## Record set
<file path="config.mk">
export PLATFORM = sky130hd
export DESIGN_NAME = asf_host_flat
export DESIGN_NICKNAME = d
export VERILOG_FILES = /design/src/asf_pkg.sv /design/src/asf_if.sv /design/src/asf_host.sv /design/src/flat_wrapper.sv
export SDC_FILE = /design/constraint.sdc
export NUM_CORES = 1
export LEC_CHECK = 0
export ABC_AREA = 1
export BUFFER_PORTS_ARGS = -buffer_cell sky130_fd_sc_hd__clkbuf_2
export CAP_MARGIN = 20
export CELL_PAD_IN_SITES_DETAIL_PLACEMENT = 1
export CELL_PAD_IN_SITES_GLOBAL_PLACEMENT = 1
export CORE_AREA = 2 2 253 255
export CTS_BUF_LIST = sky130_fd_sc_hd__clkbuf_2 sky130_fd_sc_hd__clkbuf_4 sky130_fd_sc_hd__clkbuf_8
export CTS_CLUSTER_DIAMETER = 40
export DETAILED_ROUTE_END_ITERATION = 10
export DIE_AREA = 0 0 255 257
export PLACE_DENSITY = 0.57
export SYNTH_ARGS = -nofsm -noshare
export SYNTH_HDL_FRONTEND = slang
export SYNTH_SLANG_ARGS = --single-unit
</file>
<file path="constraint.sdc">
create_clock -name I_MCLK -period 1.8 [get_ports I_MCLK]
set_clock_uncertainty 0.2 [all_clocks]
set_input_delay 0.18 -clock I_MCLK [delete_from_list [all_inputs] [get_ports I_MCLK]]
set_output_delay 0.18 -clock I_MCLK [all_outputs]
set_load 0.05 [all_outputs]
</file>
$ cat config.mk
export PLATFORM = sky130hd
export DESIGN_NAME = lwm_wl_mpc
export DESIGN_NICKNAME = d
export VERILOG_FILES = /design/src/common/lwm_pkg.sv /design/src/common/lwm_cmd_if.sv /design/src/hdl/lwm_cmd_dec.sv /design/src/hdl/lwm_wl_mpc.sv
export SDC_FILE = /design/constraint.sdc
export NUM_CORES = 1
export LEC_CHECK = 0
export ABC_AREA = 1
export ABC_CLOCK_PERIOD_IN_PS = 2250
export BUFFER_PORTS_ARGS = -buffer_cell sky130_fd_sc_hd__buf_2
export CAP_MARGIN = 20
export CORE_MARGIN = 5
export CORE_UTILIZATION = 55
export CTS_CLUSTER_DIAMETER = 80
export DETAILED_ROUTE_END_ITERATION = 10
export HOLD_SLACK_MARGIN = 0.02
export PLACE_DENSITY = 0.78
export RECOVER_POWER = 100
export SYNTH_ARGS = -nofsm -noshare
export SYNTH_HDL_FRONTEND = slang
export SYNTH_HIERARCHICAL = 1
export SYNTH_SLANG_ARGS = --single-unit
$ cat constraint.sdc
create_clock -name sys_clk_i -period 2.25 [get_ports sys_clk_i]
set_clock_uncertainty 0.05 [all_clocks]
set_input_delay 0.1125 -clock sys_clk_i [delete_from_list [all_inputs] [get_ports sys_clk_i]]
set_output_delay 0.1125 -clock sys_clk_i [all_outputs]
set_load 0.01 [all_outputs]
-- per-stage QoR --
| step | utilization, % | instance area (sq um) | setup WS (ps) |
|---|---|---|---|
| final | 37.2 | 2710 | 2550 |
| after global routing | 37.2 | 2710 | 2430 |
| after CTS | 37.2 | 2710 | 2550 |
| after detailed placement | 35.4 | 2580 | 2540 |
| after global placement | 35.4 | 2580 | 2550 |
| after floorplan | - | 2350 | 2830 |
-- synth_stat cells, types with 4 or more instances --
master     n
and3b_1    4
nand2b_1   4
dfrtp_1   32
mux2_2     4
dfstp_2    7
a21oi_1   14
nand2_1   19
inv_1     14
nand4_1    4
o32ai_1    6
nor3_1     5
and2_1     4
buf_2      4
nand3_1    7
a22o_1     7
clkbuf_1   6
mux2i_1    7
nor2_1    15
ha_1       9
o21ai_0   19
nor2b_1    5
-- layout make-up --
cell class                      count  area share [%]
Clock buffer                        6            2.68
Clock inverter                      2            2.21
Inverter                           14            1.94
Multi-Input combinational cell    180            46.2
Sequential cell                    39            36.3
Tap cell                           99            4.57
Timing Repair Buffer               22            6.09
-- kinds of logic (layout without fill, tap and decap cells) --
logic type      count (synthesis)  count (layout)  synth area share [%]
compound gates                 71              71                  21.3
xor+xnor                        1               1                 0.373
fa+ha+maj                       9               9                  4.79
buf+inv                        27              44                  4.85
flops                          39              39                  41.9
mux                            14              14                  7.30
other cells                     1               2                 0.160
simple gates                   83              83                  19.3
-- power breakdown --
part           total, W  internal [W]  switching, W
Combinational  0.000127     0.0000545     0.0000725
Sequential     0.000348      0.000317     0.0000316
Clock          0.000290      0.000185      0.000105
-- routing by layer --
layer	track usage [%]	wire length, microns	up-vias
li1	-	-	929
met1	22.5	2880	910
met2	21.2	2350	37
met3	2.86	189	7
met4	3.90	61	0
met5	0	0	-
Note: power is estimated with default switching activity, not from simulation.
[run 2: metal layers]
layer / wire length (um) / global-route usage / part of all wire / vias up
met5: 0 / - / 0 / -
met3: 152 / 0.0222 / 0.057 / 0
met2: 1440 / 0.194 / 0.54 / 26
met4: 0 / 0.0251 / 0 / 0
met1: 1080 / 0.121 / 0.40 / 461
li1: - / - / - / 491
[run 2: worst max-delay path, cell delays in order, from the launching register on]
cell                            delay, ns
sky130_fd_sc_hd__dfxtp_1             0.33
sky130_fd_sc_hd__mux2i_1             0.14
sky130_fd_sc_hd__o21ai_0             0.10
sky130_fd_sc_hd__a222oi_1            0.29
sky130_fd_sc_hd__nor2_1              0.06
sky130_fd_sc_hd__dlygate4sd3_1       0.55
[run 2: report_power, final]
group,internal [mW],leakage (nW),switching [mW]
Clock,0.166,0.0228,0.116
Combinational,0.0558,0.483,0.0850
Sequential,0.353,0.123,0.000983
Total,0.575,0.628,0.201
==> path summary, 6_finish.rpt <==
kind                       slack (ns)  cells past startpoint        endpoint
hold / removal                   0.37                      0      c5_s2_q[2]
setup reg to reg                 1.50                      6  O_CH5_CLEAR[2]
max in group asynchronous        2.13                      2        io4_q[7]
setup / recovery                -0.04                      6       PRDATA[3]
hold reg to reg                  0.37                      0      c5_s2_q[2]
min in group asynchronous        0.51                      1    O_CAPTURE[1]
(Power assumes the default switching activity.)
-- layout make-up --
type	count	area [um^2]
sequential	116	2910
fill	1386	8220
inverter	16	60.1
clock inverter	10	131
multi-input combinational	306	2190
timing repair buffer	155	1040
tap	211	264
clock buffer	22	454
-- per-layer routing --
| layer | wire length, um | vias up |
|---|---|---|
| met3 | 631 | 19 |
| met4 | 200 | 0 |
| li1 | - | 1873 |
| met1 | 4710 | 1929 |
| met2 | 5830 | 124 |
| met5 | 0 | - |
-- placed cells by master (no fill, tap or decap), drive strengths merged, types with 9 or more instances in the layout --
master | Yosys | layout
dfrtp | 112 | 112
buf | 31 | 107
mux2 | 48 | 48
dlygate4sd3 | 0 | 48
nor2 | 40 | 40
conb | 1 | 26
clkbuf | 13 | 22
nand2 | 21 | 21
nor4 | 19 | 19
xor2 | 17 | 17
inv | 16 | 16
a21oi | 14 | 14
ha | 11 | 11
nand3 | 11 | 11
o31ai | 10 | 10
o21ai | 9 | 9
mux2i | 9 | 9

## Work to complete
From the records above, transcribe without alteration every line from the one with "Multi-Input combinational cell" to the one with "synth area share [%]", inclusive.

## Task output
Multi-Input combinational cell    180            46.2
Sequential cell                    39            36.3
Tap cell                           99            4.57
Timing Repair Buffer               22            6.09
-- kinds of logic (layout without fill, tap and decap cells) --
logic type      count (synthesis)  count (layout)  synth area share [%]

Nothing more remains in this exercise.